In a database system, your resource constraints are going to be the CPU, memory or disk and those resources cannot be scaled to infinite degrees of parallellism. So you can’t just throw an infinite number of connections at the problem, because at some point you start the underlying system will start queueing requests to the hardware. The disk can’t respond to 10000 disk reads at the same time, there’s going to be some sort of queueing in postgres, the OS, and maybe the hardware. In many cases, having very few connections might improve latency for incoming queries. There’s an interesting post from HikariCP on this topic.

During fall 2016, when we were done migrating most of our applications to use postgres, we started running into problems with our max_connections setting. At the time, we tried to reduce our connection pool sizes in the the applications, but it proved to be really hard to figure out exactly how many connections each application would need. We still haven’t really figured out a great way of tuning this particular parameter and have instead increased our max_connections. But we’ve done some work on improving this situation and started tracking how many connections that are in use in each database on the database side.

We do this by running queries against the pg_stat_activity view, our query to log this data looks something like this:

with states as
    (select datname, client_addr, case
        when now() - state_change < interval '10 seconds' then '10sec'
        when now() - state_change < interval '30 seconds' then '30sec'
        when now() - state_change < interval '60 seconds' then '60sec'
        else 'idle' end
    as stat from pg_stat_activity)
select datname, client_addr, stat, count(*)
from states group by datname, client_addr, stat;

The idea being that if an application has lots of connections that have been idle for more than 60 seconds, it’s probably safe to reduce its connection pool size. We collect this data using telegraf and visualize it into a grafana dashboard, an example graph is shown below:

We haven’t done much with this data yet, but we are seeing significant numbers of idle connections, so we know that we can improve matters.

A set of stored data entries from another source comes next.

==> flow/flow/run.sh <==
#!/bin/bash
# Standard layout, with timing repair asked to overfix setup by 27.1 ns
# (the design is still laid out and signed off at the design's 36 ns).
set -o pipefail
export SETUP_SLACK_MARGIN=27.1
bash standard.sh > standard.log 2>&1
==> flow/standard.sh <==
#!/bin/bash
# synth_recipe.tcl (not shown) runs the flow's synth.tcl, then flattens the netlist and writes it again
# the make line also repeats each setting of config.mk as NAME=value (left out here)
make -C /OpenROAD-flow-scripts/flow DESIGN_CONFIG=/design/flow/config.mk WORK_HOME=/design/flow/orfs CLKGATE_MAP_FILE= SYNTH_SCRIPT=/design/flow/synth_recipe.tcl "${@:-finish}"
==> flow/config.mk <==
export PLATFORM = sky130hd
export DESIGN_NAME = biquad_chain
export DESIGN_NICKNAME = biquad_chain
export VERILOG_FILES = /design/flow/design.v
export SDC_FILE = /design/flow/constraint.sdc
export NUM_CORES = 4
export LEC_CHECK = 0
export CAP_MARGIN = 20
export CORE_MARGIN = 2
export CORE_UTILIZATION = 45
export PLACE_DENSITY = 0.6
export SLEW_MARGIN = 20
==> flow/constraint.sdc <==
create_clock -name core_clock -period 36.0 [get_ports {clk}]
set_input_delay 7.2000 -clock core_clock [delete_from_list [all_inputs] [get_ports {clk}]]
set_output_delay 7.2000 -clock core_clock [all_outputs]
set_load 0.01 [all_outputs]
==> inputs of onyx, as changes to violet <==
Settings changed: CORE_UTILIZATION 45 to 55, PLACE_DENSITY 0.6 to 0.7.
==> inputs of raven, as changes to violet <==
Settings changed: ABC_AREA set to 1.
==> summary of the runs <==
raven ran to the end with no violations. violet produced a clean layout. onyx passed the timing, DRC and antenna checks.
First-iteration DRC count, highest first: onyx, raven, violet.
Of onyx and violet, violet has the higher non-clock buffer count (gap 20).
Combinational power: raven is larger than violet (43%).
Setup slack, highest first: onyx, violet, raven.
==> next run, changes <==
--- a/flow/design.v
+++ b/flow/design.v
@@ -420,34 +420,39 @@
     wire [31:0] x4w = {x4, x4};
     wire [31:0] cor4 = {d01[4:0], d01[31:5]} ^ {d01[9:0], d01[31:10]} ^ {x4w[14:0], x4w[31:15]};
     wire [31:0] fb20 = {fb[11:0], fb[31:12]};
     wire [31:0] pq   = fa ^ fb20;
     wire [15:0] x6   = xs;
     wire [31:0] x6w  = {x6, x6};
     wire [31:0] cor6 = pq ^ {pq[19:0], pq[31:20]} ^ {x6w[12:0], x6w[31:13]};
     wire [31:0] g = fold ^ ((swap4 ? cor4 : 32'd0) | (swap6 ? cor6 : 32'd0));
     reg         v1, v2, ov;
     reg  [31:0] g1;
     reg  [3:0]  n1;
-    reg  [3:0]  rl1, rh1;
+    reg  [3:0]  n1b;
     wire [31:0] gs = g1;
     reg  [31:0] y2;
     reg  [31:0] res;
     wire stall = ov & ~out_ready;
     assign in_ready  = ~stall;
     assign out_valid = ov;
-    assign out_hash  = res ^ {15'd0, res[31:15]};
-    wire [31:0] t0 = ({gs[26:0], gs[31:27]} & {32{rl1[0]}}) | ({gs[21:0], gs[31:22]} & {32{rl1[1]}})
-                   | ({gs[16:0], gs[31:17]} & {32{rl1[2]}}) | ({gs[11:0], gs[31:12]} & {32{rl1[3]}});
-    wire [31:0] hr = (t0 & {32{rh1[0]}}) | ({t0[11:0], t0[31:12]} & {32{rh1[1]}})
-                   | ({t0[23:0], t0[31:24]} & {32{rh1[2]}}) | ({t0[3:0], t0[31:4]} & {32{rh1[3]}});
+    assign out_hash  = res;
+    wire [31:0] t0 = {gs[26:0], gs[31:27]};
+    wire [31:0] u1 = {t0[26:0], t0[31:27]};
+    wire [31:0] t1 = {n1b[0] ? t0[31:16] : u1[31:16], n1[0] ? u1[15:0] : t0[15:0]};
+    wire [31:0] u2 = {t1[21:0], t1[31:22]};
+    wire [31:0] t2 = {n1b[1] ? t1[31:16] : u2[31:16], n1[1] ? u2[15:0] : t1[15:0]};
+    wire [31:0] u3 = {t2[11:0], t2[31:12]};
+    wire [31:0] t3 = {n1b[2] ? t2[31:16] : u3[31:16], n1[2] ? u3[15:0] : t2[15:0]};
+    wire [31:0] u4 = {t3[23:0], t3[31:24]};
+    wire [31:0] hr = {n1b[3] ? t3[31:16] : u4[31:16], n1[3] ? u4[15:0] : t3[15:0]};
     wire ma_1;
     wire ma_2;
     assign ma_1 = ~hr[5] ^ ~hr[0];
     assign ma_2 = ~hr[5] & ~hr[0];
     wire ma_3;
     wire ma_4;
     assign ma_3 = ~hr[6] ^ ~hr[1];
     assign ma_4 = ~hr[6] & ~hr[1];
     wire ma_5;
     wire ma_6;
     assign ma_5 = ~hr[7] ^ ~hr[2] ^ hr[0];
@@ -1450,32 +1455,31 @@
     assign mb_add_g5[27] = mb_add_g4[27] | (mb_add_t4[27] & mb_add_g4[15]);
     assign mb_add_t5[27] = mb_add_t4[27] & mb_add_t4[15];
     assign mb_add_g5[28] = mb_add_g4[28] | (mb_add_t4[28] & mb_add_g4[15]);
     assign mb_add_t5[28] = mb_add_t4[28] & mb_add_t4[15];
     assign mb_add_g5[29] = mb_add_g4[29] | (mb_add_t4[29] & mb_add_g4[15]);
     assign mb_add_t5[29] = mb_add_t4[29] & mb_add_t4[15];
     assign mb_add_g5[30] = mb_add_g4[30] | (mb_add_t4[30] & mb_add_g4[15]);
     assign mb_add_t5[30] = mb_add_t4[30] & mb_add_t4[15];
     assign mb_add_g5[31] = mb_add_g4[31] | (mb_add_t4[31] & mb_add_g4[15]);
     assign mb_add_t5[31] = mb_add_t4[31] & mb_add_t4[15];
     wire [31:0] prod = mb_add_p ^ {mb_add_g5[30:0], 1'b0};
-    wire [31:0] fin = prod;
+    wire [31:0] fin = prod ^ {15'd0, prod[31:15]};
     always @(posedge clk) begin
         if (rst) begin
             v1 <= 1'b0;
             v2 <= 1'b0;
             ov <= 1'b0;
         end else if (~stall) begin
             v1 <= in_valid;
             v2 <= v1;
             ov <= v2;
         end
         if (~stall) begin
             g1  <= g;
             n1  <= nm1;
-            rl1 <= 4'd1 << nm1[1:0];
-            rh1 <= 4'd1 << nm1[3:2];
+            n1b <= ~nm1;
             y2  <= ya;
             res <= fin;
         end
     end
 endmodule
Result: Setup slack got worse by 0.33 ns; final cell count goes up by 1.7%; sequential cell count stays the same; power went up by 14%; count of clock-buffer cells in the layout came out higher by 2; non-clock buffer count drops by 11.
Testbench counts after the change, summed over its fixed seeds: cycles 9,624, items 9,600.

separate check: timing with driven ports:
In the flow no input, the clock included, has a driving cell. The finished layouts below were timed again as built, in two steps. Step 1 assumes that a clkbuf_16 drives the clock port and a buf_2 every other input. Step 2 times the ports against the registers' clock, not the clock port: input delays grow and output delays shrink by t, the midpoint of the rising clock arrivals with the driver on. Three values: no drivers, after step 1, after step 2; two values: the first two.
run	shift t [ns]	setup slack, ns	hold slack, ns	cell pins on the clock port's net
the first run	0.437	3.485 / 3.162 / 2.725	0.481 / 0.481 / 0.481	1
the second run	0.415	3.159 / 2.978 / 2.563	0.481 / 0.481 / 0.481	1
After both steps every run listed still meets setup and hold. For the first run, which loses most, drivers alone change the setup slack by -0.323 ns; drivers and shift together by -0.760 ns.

A really easy way to end up with large connection pools is to give in to knee-jerk reactions to increase pool-size whenever an application can not obtain a connection from the connection pool. That’s the wrong reaction in many cases. Think of it like this: If your application has 10 connections and all your transactions run in 5 milliseconds, that means that each connection can execute 200 transactions per second, giving you a total capacity of 2000 transactions per second. If you run multiple instances of your application, you can multiply that number further. We run each application in at least 2 instances, so in this example, we’d be able to execute 4000 transactions per second. That’s 345,600,000 transactions per 24 hours. None of our databases require a throughput this high.

If your transactions take 50 milliseconds, that number goes down by a factor of 10. So the first thing we should be checking when we’re running out of connections, is if we have an opportunity for a factor of 10 performance optimization of transactions. Many queries can be made orders of magnitude faster by adding missing indexes, restructuring the queries or other trivial fixes. Some queries can not easily be made to be very fast, and in those cases it might make sense to increase the connection pool size. Some queries can also be slow for non-obvious reasons. We have examples of queries that are super-fast most of the time, but early in the morning, they are slow. This is probably because the data is not in any file-system cache because it hasn’t been accessed all night.

What tends to happen when users encounter slow pages is that they will try to refresh, issuing another query and occupying another slot in the connection pool. When a query takes over a minute to execute, 10 users are easily capable of exhausting a modest connection pool between them. The best fix in this case, is to make queries faster. This has the added benefit of making users happier too.

We’re trying to get into the mindset where we think of increasing connection pool sizes as a temporary workaround or a last resort and instead get better at writing efficient queries.